会社カードで私物を買ったときは経費にせず、個人負担として処理する!
「会社のお金で個人の買い物をしてしまった...」 経営者なら一度は経験があるのではないでしょうか? 銀行口座に記録が残ってしまった、会社には関係ないし恥ずかしい...返品しないとダメ?もしかして脱税!? などと焦ってしまいますよね。(私も過去に何度か経験があります笑)
結論から言うと、処理は意外とシンプルです。
その支出は経費に入れず、個人が会社へ返す前提で処理が必要です。
会社カードで決済された時点で会社のお金が動くので、経理上は放置できません。
ただし、事業に関係ない私物なら経費計上はNGです。
実務では、次のどちらかで処理するのが一般的です。
- 従業員の私物購入:
立替金などで個人負担として処理 - 役員の私物購入:
役員貸付金で処理
ここを最初に分けておくと、後の修正がかなりラクになります。
ミスが起きたときの実務手順
ミスが起こった際は、この順番で処理を進めればOKです。
1. まず利用内容を確定する
- いつ使ったか
- 何を買ったか
- いくらか
- 誰の私物か
ここが曖昧だと、あとで精算が止まります。
カード明細とレシート、EC購入履歴を先にそろえましょう。
2. 経費に入れていたら、個人負担の科目へ振り替える
すでに消耗品費や会議費で計上してしまった場合は、そのままにしません。
- 従業員分なら
立替金へ振替 - 役員分なら
役員貸付金へ振替
要するに、会社の費用ではなく、個人への債権に直すイメージです。
3. 本人から返金を受けて精算を閉じる
- 振込で返してもらう
- 給与で調整する(社内ルールに沿って実施)
返金が確認できたら、立てた債権を消し込みます。
ここまで終わって、はじめて処理が完了です。
仕訳の考え方は「発生」「引落」「返金」の3つをチェック!
厳密な勘定科目は会社ルールや会計方針で変わるので、最終判断は税理士・会計士に確認してください。
そのうえで、基本の流れは次のとおりです。
カード利用時(私物と判明している場合)
- 借方: 立替金(または役員貸付金)
- 貸方: 未払金(カード)
カード引落時
- 借方: 未払金(カード)
- 貸方: 普通預金
本人返金時
- 借方: 普通預金(または現金)
- 貸方: 立替金(または役員貸付金)
すでに経費計上済みなら、経費科目から 立替金 / 役員貸付金 への振替仕訳を追加します。
役員貸付金は放置しない方がいい
役員貸付金で処理する場合、残したままにしないことが重要です。
- 返金されない状態が続く
- 長期間残高が残る
こうなると、税務上の指摘につながることがあります。
実務では、
できるだけ早めに返金して精算を閉じる
ここまでセットで考えておくと安全です。
会社カードの私物利用は後から分かることが多い
少額だから大丈夫、という認識でそのままにしてしまうケースもあります。
ただ実際には、
- カード明細
- 領収書
- 税務調査時の確認
こういったタイミングでズレが見えます。
特に、
- 内容が説明できない
- 私用と業務の区別が曖昧
この状態は指摘されやすくなります。
早めに処理しておく方が結果的に楽です。
すぐに気づきやすい運用体制を作っておく
ミスをしないよう注意することは大事ですが、それでもミス自体を完全に0にすることはできません。
なので、起きたときにすぐ申告できる仕組みを作っておくのも重要です。
- どの支払いだったのか
- なぜ起きたのか
- どう処理したのか
これがすぐ分かる状態にしておきましょう。
領収書や請求書がバラバラだと、原因の特定や修正に時間がかかります。
こうしたズレにすぐ気づけるようにするためにも、証憑をきちんと管理しておくと安心です。
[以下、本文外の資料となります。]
[src/rtl/mps_pkg.sv]
// Shared types for the multiprocessor serial port.
// Assumes: configuration register layout is fixed by the cfg_t field order.
package mps_pkg;

    // Register addresses of the host port
    typedef enum logic [1:0] {
        A_CFG  = 2'd0,
        A_TXW  = 2'd1,
        A_RXR  = 2'd2,
        A_STAT = 2'd3
    } reg_addr_e;

    // Configuration bits; first field is the most significant (bit5)
    typedef struct packed {
        logic loopback;   // bit5
        logic wake_filt;  // bit4
        logic two_stop;   // bit3
        logic par_odd;    // bit2
        logic par_en;     // bit1
        logic nine_bit;   // bit0
    } cfg_t;

    localparam int CFG_W = $bits(cfg_t);

    // Receiver sequencing
    typedef enum logic [2:0] {
        RX_IDLE,
        RX_START,
        RX_DATA,
        RX_PAR,
        RX_STOP,
        RX_REARM
    } rx_state_e;

endpackage

[src/rtl/mps_fifo.sv]
// Synchronous first-in first-out store.
// Assumes: DEPTH is a power of two; push on full and pop on empty are ignored.
module mps_fifo #(
    parameter int W     = 9,
    parameter int DEPTH = 8
) (
    input  logic                       clk,
    input  logic                       rst_n,
    input  logic                       push,
    input  logic [W-1:0]               din,
    input  logic                       pop,
    output logic [W-1:0]               dout,
    output logic                       empty,
    output logic                       full,
    output logic [$clog2(DEPTH+1)-1:0] count
);
    localparam int AW = $clog2(DEPTH);
    localparam int CW = $clog2(DEPTH + 1);

    logic [W-1:0]  mem [DEPTH];
    logic [AW-1:0] wr_ptr, rd_ptr;
    logic          push_ok, pop_ok;

    assign empty   = (count == '0);
    assign full    = (count == CW'(DEPTH));
    assign push_ok = push && !full;
    assign pop_ok  = pop && !empty;
    assign dout    = mem[rd_ptr];

    // Storage write
    always_ff @(posedge clk) begin
        if (push_ok) mem[wr_ptr] <= din;
    end

    // Pointer and occupancy update
    always_ff @(posedge clk) begin
        if (!rst_n) begin
            wr_ptr <= '0;
            rd_ptr <= '0;
            count  <= '0;
        end else begin
            if (push_ok) wr_ptr <= wr_ptr + 1'b1;
            if (pop_ok)  rd_ptr <= rd_ptr + 1'b1;
            if (push_ok && !pop_ok)      count <= count + 1'b1;
            else if (pop_ok && !push_ok) count <= count - 1'b1;
        end
    end
endmodule

[src/rtl/mps_tx.sv]
// Frame transmitter: takes one character from the queue when idle, builds the
// whole frame, and shifts it out one bit per OVS ticks, least significant first.
// Assumes: configuration is sampled at frame load; line idles high.
module mps_tx
    import mps_pkg::*;
#(
    parameter int DW  = 9,
    parameter int OVS = 16
) (
    input  logic          clk,
    input  logic          rst_n,
    input  logic          tick,
    input  cfg_t          cfg,
    input  logic          q_empty,
    input  logic [DW-1:0] q_data,
    output logic          q_pop,
    output logic          line,
    output logic          busy,
    output logic          done
);
    localparam int FW = DW + 4;             // start + data + parity + two stops
    localparam int LW = $clog2(FW + 1);
    localparam int OW = $clog2(OVS);
    localparam int IW = $clog2(DW + 1);

    logic [FW-1:0] frame, shreg;
    logic [LW-1:0] len, left;
    logic [OW-1:0] cnt;
    logic [IW-1:0] nd;
    logic [DW-1:0] dmask;
    logic          pbit;

    assign nd    = cfg.nine_bit ? IW'(DW) : IW'(DW - 1);
    assign dmask = cfg.nine_bit ? q_data : {1'b0, q_data[DW-2:0]};
    assign pbit  = (^dmask) ^ cfg.par_odd;
    assign q_pop = !busy && !q_empty;
    assign line  = busy ? shreg[0] : 1'b1;

    // Frame assembly from the queue head and configuration
    always_comb begin
        frame    = '1;
        frame[0] = 1'b0;
        for (int i = 0; i < DW; i++) begin
            if (i < int'(nd)) frame[1+i] = q_data[i];
        end
        if (cfg.par_en) frame[LW'(nd) + LW'(1)] = pbit;
        len = LW'(1) + LW'(nd) + (cfg.par_en ? LW'(1) : LW'(0))
            + (cfg.two_stop ? LW'(2) : LW'(1));
    end

    // Bit timing and shifting
    always_ff @(posedge clk) begin
        if (!rst_n) begin
            busy  <= 1'b0;
            shreg <= '1;
            left  <= '0;
            cnt   <= '0;
            done  <= 1'b0;
        end else begin
            done <= 1'b0;
            if (!busy) begin
                if (!q_empty) begin
                    shreg <= frame;
                    left  <= len;
                    cnt   <= '0;
                    busy  <= 1'b1;
                end
            end else if (tick) begin
                if (cnt == OW'(OVS - 1)) begin
                    cnt   <= '0;
                    shreg <= {1'b1, shreg[FW-1:1]};
                    left  <= left - 1'b1;
                    if (left == LW'(1)) begin
                        busy <= 1'b0;
                        done <= 1'b1;
                    end
                end else begin
                    cnt <= cnt + 1'b1;
                end
            end
        end
    end
endmodule

[src/rtl/mps_rx.sv]
// Frame receiver: synchronises the line, qualifies the start bit at mid-bit,
// samples each following bit at its centre and reports the character with its
// parity and stop-bit checks for one cycle.
// Assumes: tick runs at OVS times the bit rate; only the first stop bit is checked.
module mps_rx
    import mps_pkg::*;
#(
    parameter int DW  = 9,
    parameter int OVS = 16
) (
    input  logic          clk,
    input  logic          rst_n,
    input  logic          tick,
    input  cfg_t          cfg,
    input  logic          line_in,
    output logic          done,
    output logic [DW-1:0] word,
    output logic          par_err,
    output logic          frm_err
);
    localparam int OW = $clog2(OVS);
    localparam int IW = $clog2(DW + 1);

    rx_state_e     st;
    logic [OW-1:0] cnt;
    logic [IW-1:0] idx, nd;
    logic          s1, s2, pbit, centre;

    assign nd     = cfg.nine_bit ? IW'(DW) : IW'(DW - 1);
    assign centre = tick && (cnt == OW'(OVS - 1));

    // Two-stage line synchroniser, idles high
    always_ff @(posedge clk) begin
        if (!rst_n) begin
            s1 <= 1'b1;
            s2 <= 1'b1;
        end else begin
            s1 <= line_in;
            s2 <= s1;
        end
    end

    // Receive sequencing, bit sampling and checks
    always_ff @(posedge clk) begin
        if (!rst_n) begin
            st      <= RX_IDLE;
            cnt     <= '0;
            idx     <= '0;
            word    <= '0;
            pbit    <= 1'b0;
            done    <= 1'b0;
            par_err <= 1'b0;
            frm_err <= 1'b0;
        end else begin
            done <= 1'b0;
            unique case (st)
                RX_IDLE: begin
                    if (tick && !s2) begin
                        st  <= RX_START;
                        cnt <= '0;
                    end
                end
                RX_START: begin
                    if (tick) begin
                        if (cnt == OW'(OVS / 2 - 1)) begin
                            cnt <= '0;
                            if (!s2) begin
                                st   <= RX_DATA;
                                idx  <= '0;
                                word <= '0;
                            end else begin
                                st <= RX_IDLE;
                            end
                        end else begin
                            cnt <= cnt + 1'b1;
                        end
                    end
                end
                RX_DATA: begin
                    if (centre) begin
                        cnt       <= '0;
                        word[idx] <= s2;
                        if (idx == nd - 1'b1) st <= cfg.par_en ? RX_PAR : RX_STOP;
                        else                  idx <= idx + 1'b1;
                    end else if (tick) begin
                        cnt <= cnt + 1'b1;
                    end
                end
                RX_PAR: begin
                    if (centre) begin
                        cnt  <= '0;
                        pbit <= s2;
                        st   <= RX_STOP;
                    end else if (tick) begin
                        cnt <= cnt + 1'b1;
                    end
                end
                RX_STOP: begin
                    if (centre) begin
                        cnt     <= '0;
                        done    <= 1'b1;
                        frm_err <= !s2;
                        par_err <= cfg.par_en && (pbit != ((^word) ^ cfg.par_odd));
                        st      <= s2 ? RX_IDLE : RX_REARM;
                    end else if (tick) begin
                        cnt <= cnt + 1'b1;
                    end
                end
                RX_REARM: begin
                    if (s2) st <= RX_IDLE;
                end
                default: st <= RX_IDLE;
            endcase
        end
    end
endmodule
領収書をクラウド上でまとめて管理するなら、ガガガ決算 を使うと、あとから確認しやすくなりおすすめです!
結論:私物決済は経費にしない。個人負担に直して返金まで終わらせる
大事なのは、
会社カードで私物を買ったら、経費ではなく個人負担として処理し、返金確認まで必ず終える。
この流れを社内で統一しておけば、ミスが起きても経理を落ち着いて対応できます。
よくある質問
Q. 少額ならそのまま経費にしてもいいですか?
A. 金額の大小より、事業との関係で判断します。私物であれば少額でも経費計上は避け、個人負担として処理するのが安全です。
Q. 返金が翌月になっても問題ないですか?
A. 返金が翌月になること自体はあります。その場合でも、当月時点で個人負担の科目に振り替え、未精算残高が分かる状態にしておくことが重要です。
Q. 役員と従業員で科目を分けるべきですか?
A. 実務上は分けておくほうが管理しやすいです。役員は 役員貸付金、従業員は 立替金 など、社内ルールを統一して運用してください。